From the data below, repeat exactly the lines from the line with "Static Leak - 16.2 nW" to the line with "Least-Margin Pin Slew - 0.918 ns", both included.
**********
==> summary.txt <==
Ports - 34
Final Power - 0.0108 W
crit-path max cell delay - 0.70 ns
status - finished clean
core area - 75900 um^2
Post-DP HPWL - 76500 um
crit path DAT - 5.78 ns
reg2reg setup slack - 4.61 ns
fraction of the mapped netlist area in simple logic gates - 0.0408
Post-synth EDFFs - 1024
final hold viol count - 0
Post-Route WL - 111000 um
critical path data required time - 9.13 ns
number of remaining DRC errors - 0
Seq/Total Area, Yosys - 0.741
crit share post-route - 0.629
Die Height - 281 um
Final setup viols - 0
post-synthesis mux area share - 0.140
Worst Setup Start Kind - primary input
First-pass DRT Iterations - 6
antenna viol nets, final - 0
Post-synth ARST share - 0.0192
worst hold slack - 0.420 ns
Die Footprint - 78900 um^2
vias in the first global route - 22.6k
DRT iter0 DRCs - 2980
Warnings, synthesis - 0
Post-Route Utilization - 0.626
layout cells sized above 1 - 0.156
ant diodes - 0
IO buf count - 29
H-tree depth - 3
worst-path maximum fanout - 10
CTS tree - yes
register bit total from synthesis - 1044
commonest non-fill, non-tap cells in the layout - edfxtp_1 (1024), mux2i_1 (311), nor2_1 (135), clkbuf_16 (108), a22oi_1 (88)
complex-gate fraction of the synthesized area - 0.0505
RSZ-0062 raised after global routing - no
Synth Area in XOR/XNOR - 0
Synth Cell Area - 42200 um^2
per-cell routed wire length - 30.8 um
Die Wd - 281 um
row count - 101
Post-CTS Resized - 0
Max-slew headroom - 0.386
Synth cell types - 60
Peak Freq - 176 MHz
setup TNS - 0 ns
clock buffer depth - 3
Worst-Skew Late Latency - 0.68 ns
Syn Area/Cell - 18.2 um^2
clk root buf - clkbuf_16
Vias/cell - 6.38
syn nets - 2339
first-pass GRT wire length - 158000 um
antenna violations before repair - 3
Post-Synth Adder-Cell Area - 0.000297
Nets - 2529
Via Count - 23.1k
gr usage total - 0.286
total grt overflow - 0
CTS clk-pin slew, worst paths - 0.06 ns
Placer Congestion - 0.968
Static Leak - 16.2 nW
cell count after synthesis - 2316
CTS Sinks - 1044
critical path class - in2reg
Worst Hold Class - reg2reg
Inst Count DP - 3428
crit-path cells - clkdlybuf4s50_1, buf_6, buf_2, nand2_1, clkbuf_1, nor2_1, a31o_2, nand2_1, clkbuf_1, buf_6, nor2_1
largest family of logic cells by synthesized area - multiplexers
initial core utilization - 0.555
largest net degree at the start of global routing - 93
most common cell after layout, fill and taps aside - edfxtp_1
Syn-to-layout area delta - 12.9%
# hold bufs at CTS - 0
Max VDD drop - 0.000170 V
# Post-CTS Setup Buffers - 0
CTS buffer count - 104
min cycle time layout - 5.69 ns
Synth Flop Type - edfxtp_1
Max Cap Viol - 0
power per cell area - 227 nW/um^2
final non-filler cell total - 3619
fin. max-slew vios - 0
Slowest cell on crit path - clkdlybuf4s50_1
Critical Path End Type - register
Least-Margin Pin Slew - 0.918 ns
**********
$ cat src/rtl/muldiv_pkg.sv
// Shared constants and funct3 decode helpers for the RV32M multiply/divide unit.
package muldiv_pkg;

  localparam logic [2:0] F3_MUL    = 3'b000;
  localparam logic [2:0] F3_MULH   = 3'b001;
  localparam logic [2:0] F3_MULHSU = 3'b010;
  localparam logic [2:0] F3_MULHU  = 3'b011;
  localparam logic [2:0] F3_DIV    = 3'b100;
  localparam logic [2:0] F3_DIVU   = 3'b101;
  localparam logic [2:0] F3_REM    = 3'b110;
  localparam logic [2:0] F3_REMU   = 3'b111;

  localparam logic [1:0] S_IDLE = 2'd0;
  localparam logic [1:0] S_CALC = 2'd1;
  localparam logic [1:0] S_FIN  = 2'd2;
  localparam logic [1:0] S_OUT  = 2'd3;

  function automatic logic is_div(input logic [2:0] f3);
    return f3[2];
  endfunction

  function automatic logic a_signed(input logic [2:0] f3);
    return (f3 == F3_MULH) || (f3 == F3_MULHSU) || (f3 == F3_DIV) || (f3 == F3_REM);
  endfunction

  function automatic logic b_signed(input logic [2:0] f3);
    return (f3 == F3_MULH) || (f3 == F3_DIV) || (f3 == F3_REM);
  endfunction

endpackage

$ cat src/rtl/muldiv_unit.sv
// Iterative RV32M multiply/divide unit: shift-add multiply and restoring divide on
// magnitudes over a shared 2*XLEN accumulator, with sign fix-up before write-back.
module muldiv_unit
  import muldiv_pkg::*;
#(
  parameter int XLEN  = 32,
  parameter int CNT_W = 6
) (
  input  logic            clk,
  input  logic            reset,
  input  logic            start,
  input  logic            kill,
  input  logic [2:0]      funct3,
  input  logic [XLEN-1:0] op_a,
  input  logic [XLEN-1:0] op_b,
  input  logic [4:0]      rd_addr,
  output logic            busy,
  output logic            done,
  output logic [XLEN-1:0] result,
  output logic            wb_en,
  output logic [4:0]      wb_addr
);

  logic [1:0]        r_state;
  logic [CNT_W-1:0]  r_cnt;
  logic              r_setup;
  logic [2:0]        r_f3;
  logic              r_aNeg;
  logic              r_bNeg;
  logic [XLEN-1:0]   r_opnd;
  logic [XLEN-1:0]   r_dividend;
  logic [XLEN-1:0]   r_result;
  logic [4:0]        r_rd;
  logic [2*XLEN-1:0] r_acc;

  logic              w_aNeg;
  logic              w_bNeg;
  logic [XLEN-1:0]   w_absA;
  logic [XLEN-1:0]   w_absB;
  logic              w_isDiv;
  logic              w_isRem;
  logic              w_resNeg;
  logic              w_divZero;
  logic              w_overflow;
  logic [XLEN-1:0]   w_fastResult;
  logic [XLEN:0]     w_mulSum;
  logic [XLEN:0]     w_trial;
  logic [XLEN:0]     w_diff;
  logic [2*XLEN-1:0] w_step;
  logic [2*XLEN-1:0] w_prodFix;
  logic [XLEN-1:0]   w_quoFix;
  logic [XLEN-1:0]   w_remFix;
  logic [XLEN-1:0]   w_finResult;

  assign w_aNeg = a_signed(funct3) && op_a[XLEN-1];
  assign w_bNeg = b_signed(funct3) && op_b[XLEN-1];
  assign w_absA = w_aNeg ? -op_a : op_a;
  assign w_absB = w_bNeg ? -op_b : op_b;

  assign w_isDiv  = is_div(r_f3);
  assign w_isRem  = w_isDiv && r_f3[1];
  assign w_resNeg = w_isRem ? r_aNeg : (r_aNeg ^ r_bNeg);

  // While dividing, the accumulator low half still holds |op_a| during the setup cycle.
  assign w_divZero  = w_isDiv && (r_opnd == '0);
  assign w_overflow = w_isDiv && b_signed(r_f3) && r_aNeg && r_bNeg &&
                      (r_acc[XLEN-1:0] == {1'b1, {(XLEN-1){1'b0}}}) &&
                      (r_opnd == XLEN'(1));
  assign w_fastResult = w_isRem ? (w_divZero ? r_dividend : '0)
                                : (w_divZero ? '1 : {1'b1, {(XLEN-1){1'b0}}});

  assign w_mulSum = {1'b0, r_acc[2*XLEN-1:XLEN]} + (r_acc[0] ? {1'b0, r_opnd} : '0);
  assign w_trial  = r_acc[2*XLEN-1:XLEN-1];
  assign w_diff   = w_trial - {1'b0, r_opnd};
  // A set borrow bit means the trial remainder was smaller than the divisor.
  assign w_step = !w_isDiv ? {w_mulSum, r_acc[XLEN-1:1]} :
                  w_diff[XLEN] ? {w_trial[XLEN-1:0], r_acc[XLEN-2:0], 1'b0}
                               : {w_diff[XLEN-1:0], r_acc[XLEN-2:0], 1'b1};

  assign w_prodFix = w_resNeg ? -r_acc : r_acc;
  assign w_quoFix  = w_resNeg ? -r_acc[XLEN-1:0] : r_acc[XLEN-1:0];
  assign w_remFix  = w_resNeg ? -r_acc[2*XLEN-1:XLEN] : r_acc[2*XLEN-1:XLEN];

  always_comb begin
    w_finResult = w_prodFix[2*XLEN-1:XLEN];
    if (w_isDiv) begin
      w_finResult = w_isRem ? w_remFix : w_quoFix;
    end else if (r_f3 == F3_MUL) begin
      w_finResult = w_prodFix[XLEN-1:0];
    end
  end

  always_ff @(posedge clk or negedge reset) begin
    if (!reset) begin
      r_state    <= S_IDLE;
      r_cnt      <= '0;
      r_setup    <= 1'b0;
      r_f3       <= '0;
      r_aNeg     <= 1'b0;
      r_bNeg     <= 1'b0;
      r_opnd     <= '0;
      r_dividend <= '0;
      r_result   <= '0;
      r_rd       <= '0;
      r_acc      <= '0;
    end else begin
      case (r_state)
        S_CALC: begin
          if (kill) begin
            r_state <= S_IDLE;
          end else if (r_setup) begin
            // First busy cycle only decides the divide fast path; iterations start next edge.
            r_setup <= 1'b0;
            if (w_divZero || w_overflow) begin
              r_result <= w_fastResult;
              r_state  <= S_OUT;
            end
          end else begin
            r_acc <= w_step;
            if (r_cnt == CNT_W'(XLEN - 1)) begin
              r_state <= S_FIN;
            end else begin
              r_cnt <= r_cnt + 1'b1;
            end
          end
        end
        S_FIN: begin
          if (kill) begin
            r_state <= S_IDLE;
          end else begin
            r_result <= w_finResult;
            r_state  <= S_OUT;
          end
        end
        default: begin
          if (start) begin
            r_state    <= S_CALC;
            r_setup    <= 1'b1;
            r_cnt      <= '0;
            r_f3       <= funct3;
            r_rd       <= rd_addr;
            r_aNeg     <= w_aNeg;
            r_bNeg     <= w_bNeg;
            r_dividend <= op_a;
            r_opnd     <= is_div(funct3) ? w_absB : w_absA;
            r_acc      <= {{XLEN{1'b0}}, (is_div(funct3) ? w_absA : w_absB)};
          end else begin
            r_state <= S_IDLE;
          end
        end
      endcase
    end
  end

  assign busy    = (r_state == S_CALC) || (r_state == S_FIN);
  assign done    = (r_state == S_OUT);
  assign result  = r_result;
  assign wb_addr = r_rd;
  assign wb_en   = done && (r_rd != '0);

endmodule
**********
# [Response area]
Static Leak - 16.2 nW
cell count after synthesis - 2316
CTS Sinks - 1044
critical path class - in2reg
Worst Hold Class - reg2reg
Inst Count DP - 3428
crit-path cells - clkdlybuf4s50_1, buf_6, buf_2, nand2_1, clkbuf_1, nor2_1, a31o_2, nand2_1, clkbuf_1, buf_6, nor2_1
largest family of logic cells by synthesized area - multiplexers
initial core utilization - 0.555
largest net degree at the start of global routing - 93
most common cell after layout, fill and taps aside - edfxtp_1
Syn-to-layout area delta - 12.9%
# hold bufs at CTS - 0
Max VDD drop - 0.000170 V
# Post-CTS Setup Buffers - 0
CTS buffer count - 104
min cycle time layout - 5.69 ns
Synth Flop Type - edfxtp_1
Max Cap Viol - 0
power per cell area - 227 nW/um^2
final non-filler cell total - 3619
fin. max-slew vios - 0
Slowest cell on crit path - clkdlybuf4s50_1
Critical Path End Type - register
Least-Margin Pin Slew - 0.918 ns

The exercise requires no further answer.